* [WHAT THE TASK ASKS]: In the entries below, find the line with "File: src/rtl/axi_rr_arbiter.sv" and print exactly every line from there up to and including the line with "B handshake (write).", with no other lines.

[Stored items]

──────────

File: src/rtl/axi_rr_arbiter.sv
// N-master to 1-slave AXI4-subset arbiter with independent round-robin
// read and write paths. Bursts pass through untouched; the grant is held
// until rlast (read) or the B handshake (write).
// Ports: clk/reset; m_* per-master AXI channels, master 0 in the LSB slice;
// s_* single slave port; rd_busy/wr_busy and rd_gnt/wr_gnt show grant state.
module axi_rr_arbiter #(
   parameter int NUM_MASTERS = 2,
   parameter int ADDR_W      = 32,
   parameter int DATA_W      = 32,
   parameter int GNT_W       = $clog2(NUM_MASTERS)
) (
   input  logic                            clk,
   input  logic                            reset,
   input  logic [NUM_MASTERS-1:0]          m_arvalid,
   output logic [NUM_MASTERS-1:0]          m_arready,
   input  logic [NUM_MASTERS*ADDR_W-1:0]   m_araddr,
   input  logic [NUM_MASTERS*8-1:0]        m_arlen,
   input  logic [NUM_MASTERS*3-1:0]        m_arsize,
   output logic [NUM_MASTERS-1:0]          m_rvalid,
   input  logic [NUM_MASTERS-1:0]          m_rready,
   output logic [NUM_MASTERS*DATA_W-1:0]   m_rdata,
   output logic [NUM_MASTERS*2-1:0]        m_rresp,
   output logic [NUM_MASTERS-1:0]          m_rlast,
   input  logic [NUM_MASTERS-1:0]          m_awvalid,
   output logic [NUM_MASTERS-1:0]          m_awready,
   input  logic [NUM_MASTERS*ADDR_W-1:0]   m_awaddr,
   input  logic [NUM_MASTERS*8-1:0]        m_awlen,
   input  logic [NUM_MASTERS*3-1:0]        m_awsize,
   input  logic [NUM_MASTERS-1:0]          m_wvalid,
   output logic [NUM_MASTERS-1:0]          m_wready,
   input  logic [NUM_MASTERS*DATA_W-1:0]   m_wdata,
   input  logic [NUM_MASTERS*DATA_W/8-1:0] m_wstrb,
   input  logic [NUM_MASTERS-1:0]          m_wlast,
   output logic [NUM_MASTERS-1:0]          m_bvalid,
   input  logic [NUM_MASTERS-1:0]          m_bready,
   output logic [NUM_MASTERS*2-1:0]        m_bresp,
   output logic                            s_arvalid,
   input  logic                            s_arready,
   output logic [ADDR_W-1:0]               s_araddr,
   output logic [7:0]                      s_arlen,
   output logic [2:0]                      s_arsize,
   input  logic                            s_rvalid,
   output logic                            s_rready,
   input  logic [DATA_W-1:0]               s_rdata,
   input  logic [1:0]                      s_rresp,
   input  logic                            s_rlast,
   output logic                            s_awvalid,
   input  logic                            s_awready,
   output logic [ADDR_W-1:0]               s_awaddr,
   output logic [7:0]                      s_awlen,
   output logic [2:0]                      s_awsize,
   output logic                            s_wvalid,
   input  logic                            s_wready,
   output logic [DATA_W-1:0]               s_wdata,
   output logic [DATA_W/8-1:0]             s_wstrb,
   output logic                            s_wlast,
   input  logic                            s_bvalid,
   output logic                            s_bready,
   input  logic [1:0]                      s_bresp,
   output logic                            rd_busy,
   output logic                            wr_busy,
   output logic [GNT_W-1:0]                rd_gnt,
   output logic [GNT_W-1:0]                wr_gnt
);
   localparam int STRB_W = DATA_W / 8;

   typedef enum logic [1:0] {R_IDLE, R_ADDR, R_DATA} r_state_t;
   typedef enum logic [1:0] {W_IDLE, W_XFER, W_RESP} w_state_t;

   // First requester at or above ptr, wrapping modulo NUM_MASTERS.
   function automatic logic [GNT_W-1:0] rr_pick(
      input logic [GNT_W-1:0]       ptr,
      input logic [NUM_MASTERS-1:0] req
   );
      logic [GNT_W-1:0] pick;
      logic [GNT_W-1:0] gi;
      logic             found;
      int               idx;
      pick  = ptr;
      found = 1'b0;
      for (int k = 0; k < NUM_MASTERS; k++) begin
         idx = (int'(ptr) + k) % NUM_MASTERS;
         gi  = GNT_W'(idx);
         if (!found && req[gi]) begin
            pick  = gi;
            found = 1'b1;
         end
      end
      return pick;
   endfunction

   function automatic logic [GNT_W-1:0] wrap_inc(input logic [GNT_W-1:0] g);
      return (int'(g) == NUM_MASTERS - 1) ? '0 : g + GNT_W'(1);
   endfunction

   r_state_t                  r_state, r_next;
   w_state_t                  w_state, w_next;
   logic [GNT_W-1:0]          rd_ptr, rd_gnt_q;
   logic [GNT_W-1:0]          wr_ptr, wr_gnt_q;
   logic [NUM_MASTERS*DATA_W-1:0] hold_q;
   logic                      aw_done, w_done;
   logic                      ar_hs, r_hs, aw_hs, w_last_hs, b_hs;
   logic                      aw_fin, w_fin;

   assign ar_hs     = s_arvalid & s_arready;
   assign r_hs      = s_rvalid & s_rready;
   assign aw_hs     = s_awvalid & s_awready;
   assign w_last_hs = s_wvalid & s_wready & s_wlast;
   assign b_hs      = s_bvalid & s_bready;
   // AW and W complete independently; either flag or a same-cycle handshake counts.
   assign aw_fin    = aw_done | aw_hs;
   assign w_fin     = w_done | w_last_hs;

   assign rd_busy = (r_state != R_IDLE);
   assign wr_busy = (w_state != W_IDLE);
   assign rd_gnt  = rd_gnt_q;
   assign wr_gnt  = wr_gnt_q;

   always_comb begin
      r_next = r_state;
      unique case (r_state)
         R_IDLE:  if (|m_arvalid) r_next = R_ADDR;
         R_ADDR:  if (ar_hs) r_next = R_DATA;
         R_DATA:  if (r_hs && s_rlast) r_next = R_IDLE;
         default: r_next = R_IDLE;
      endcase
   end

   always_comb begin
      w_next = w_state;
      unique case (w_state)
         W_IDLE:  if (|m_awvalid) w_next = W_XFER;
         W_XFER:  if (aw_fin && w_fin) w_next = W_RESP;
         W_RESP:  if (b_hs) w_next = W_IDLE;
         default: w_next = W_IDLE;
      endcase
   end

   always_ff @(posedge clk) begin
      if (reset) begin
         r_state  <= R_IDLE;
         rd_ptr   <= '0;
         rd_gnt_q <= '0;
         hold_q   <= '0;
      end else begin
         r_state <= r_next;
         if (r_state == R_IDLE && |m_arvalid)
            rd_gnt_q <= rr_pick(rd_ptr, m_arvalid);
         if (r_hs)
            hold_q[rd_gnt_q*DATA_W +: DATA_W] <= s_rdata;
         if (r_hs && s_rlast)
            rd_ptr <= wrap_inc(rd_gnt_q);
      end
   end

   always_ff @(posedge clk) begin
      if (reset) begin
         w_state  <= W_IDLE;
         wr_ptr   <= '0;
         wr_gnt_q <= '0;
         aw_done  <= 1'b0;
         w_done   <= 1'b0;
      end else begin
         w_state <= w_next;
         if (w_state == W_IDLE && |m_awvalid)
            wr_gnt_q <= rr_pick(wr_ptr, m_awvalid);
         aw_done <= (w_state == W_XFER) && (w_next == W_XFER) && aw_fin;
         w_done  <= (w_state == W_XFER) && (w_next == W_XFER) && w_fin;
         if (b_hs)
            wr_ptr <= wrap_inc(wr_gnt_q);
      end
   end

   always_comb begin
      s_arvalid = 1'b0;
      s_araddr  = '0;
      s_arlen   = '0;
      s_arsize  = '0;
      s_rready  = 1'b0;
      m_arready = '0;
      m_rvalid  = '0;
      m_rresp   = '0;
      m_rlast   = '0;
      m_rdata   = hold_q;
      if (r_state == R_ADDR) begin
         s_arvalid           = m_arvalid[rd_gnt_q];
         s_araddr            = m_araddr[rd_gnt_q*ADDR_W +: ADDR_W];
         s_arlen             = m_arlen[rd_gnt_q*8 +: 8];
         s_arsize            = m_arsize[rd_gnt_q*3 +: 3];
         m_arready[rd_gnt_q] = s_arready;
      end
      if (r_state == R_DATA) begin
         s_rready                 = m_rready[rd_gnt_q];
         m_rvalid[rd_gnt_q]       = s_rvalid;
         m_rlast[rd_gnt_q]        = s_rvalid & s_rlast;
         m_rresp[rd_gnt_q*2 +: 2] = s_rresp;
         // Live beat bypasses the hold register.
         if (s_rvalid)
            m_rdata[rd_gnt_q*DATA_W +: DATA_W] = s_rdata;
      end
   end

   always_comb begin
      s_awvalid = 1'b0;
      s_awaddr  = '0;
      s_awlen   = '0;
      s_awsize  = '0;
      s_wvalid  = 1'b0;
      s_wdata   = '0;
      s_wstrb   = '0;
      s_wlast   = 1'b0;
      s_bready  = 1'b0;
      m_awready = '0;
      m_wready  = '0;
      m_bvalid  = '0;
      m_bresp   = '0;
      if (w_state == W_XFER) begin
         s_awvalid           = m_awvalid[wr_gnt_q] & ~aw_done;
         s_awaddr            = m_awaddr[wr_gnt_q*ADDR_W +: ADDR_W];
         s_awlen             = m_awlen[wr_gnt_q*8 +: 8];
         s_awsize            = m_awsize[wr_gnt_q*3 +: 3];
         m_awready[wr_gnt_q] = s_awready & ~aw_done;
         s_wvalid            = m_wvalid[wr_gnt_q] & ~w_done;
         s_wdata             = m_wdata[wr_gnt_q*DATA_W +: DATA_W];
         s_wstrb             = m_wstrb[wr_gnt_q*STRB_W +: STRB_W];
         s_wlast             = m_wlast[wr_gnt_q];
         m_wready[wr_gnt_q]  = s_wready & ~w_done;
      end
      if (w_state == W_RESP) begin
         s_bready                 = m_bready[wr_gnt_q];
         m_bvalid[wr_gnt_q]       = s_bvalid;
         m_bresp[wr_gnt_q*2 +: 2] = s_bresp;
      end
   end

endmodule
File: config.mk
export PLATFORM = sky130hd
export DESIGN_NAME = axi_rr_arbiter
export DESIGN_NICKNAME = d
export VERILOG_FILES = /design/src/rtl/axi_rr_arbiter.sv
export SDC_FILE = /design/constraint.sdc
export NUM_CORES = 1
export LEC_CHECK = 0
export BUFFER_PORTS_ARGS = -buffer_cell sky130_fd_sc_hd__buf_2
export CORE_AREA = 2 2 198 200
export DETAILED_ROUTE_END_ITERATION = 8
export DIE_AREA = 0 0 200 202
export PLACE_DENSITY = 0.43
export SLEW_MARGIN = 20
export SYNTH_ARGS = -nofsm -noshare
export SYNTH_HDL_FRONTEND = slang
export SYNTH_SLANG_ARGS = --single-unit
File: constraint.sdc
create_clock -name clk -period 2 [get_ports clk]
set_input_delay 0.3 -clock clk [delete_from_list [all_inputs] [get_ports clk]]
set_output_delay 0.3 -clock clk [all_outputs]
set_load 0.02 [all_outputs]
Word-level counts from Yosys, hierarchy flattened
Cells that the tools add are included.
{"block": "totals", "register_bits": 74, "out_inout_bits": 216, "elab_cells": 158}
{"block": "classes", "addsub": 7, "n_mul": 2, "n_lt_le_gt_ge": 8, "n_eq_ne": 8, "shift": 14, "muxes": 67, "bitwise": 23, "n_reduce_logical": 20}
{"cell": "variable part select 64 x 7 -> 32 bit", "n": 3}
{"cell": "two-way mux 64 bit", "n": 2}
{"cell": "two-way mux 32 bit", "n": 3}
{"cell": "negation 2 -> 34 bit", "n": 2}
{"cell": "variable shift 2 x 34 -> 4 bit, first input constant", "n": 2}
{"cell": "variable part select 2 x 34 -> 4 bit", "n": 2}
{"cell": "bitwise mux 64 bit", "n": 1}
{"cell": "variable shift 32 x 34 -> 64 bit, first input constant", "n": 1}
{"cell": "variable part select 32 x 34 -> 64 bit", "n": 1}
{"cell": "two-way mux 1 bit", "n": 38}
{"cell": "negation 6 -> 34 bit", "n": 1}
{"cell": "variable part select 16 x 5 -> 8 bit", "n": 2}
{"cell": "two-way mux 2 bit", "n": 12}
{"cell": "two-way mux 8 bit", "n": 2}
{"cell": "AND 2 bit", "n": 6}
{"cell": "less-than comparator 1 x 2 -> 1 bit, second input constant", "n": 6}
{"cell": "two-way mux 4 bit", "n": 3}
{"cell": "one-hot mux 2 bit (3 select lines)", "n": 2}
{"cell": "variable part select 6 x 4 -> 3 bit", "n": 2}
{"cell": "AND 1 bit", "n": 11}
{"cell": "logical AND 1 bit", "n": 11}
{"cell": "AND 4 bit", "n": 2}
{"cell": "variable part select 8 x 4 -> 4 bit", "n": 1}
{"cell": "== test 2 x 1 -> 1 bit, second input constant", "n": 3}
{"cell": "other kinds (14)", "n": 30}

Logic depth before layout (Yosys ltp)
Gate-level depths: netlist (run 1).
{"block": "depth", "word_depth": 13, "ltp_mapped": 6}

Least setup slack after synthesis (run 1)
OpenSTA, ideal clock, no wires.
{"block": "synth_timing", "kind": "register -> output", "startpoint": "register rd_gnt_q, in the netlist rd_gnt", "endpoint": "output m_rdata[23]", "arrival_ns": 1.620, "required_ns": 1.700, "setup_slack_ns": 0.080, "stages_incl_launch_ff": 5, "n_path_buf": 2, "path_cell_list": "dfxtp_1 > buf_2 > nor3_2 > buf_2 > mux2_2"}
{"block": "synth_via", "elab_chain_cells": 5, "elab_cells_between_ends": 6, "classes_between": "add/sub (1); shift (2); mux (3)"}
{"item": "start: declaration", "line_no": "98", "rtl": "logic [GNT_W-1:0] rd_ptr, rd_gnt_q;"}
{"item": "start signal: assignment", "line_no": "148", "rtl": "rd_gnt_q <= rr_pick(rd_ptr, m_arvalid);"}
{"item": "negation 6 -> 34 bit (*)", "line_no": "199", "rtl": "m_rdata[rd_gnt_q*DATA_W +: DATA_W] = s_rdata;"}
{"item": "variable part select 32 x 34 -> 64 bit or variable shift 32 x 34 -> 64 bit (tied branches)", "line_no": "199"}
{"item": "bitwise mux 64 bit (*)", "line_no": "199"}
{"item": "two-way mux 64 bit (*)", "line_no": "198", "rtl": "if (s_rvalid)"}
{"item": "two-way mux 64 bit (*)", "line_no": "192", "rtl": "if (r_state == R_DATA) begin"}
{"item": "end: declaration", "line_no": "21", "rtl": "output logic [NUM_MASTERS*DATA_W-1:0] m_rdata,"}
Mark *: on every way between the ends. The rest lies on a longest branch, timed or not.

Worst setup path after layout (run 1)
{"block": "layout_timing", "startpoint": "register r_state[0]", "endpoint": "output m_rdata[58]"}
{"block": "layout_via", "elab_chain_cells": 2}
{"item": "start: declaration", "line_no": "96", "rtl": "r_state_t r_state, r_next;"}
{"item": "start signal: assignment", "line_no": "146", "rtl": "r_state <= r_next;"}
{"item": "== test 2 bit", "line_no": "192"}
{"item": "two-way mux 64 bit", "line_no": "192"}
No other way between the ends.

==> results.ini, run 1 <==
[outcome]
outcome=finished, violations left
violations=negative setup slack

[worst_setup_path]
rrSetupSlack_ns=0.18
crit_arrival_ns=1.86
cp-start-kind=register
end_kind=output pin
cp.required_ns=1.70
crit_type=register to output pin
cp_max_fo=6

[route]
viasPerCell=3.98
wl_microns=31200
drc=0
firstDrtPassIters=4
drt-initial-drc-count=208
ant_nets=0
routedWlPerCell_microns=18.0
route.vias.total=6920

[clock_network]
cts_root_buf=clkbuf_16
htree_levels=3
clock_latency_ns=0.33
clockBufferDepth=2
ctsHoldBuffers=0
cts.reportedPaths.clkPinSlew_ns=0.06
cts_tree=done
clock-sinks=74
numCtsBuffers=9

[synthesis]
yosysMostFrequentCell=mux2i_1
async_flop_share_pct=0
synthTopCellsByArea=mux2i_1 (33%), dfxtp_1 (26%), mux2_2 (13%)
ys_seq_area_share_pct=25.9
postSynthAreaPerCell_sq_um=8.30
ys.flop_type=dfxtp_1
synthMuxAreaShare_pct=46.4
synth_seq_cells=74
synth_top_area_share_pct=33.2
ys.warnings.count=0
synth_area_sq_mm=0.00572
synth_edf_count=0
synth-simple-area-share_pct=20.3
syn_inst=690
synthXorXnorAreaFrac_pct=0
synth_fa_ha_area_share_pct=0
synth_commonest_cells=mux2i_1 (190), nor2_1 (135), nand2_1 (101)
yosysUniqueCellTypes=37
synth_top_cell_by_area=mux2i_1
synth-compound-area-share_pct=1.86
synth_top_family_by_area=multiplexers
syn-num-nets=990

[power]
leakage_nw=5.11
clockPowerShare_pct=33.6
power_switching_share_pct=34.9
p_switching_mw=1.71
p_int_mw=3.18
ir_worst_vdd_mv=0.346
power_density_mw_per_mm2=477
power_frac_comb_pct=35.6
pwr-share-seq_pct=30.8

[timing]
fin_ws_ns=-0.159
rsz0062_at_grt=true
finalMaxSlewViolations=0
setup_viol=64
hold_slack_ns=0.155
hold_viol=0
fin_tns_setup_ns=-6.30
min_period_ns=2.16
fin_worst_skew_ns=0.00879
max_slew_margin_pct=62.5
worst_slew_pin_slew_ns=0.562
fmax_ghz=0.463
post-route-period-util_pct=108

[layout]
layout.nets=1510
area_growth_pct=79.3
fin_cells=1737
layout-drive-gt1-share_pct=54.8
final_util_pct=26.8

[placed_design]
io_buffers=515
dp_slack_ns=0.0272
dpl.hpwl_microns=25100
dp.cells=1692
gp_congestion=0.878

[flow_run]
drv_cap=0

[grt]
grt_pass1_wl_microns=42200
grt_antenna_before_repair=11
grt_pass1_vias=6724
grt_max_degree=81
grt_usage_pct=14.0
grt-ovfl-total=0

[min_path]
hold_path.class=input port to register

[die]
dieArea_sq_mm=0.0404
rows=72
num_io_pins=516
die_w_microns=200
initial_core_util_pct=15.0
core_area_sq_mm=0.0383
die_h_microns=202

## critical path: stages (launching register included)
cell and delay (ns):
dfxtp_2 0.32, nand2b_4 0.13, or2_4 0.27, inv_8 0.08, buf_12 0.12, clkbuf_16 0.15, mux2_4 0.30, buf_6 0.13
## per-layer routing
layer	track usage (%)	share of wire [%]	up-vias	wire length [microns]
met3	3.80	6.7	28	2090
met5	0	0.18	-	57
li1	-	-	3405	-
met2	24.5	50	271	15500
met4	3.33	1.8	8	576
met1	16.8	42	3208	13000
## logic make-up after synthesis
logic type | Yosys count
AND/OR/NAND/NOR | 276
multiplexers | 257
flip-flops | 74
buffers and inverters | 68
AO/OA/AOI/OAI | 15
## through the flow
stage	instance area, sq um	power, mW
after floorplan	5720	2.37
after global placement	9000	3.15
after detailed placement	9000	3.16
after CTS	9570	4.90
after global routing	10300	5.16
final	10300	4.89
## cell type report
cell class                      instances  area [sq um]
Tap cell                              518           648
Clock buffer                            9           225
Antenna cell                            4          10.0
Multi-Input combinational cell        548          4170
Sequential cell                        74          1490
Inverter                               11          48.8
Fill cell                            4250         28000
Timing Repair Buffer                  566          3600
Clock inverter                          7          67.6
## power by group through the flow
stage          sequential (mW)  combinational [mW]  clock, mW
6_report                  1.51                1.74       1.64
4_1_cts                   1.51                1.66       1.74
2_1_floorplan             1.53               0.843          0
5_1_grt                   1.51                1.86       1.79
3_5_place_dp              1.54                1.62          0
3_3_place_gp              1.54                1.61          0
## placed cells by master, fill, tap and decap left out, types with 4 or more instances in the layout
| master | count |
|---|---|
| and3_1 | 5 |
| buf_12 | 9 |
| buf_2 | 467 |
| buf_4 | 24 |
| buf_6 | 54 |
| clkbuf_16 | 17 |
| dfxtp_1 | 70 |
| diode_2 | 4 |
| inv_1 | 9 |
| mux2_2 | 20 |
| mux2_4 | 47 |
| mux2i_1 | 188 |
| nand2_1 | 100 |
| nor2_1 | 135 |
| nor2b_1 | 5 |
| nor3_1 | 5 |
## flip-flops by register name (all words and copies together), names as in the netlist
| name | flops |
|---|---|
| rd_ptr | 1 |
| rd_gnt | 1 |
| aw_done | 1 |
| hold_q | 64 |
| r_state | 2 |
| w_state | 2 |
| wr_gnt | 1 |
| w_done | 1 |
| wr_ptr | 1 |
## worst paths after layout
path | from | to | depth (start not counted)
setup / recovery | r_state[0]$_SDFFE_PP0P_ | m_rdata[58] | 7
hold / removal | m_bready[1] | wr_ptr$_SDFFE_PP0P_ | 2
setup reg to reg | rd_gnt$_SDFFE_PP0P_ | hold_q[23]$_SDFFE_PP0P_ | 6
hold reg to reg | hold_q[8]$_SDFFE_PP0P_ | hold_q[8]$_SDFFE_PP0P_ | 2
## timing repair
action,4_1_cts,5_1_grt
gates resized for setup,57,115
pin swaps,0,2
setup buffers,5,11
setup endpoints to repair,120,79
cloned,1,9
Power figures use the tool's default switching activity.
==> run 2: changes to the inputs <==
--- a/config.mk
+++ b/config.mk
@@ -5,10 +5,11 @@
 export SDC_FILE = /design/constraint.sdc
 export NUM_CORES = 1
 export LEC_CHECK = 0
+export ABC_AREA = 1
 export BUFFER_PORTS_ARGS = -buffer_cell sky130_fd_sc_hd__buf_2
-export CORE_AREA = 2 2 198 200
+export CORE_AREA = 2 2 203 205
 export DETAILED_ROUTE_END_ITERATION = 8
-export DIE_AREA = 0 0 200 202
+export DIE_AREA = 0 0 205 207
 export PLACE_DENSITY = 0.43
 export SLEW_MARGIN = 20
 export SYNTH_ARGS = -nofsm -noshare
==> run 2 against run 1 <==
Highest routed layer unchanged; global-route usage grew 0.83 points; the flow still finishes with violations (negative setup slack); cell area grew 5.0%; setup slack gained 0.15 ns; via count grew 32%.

──────────

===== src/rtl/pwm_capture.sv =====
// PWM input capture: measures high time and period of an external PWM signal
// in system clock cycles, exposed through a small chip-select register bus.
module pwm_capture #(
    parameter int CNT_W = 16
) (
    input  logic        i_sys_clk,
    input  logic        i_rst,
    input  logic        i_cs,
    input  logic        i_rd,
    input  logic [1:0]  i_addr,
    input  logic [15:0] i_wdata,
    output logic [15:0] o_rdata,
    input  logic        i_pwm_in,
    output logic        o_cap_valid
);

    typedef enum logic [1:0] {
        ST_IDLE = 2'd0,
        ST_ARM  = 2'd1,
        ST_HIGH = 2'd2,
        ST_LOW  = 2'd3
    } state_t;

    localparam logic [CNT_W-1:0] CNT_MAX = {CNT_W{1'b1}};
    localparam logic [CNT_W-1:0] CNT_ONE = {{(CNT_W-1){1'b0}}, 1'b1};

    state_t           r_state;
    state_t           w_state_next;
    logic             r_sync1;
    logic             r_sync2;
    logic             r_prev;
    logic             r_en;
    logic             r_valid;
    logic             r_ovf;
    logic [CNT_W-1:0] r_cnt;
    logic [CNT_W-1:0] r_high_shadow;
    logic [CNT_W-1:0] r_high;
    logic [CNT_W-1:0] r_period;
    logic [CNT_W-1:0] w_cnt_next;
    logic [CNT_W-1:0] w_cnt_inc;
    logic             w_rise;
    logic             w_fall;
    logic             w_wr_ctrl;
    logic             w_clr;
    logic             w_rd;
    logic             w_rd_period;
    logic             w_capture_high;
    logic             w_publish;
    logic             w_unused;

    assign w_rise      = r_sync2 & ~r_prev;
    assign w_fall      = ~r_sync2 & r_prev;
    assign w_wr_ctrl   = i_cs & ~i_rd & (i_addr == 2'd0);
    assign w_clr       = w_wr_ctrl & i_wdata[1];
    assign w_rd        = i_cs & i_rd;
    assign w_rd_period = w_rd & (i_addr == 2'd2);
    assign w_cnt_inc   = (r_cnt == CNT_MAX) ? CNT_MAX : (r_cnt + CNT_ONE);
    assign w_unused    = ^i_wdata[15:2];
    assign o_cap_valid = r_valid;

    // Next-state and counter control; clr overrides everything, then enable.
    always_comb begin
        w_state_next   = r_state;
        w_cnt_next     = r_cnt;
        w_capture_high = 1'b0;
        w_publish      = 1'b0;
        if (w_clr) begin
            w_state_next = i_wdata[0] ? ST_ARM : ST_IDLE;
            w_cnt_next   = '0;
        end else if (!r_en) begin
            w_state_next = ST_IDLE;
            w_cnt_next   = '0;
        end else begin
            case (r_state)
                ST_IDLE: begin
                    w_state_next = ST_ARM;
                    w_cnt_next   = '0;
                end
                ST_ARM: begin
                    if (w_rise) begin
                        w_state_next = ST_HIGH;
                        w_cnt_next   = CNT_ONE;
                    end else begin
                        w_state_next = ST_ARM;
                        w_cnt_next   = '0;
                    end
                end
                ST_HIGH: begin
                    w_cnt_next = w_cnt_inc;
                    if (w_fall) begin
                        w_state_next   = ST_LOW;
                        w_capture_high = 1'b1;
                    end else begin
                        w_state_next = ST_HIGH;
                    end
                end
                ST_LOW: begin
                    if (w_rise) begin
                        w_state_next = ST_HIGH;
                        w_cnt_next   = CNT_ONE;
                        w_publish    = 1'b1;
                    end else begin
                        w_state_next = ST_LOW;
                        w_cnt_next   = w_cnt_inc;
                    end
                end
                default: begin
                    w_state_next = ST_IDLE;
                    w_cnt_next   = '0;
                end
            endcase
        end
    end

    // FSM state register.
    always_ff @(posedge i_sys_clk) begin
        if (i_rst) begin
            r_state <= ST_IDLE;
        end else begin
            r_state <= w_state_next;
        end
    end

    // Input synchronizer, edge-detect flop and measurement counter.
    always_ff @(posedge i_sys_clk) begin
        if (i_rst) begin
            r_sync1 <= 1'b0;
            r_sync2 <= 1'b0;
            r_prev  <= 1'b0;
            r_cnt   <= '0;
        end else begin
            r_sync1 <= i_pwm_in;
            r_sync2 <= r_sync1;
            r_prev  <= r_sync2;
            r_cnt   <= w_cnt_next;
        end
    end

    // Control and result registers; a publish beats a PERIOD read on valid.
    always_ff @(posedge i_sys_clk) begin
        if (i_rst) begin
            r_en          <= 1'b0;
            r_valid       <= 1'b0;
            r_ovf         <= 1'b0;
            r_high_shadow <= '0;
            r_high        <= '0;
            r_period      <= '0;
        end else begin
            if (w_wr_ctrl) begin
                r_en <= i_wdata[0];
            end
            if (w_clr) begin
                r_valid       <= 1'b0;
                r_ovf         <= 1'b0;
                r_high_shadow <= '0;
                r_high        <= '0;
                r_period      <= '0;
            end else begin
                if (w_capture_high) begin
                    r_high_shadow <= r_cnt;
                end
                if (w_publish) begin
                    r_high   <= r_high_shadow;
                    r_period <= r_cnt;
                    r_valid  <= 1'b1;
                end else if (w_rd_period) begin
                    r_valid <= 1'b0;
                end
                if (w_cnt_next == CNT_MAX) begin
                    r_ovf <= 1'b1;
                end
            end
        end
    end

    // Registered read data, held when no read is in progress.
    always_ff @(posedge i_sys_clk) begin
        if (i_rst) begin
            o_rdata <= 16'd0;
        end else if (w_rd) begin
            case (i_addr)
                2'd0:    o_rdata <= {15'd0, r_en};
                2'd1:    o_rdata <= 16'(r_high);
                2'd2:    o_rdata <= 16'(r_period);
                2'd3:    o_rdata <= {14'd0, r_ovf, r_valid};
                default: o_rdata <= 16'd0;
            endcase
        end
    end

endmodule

──────────

* [RESULT]:
File: src/rtl/axi_rr_arbiter.sv
// N-master to 1-slave AXI4-subset arbiter with independent round-robin
// read and write paths. Bursts pass through untouched; the grant is held
// until rlast (read) or the B handshake (write).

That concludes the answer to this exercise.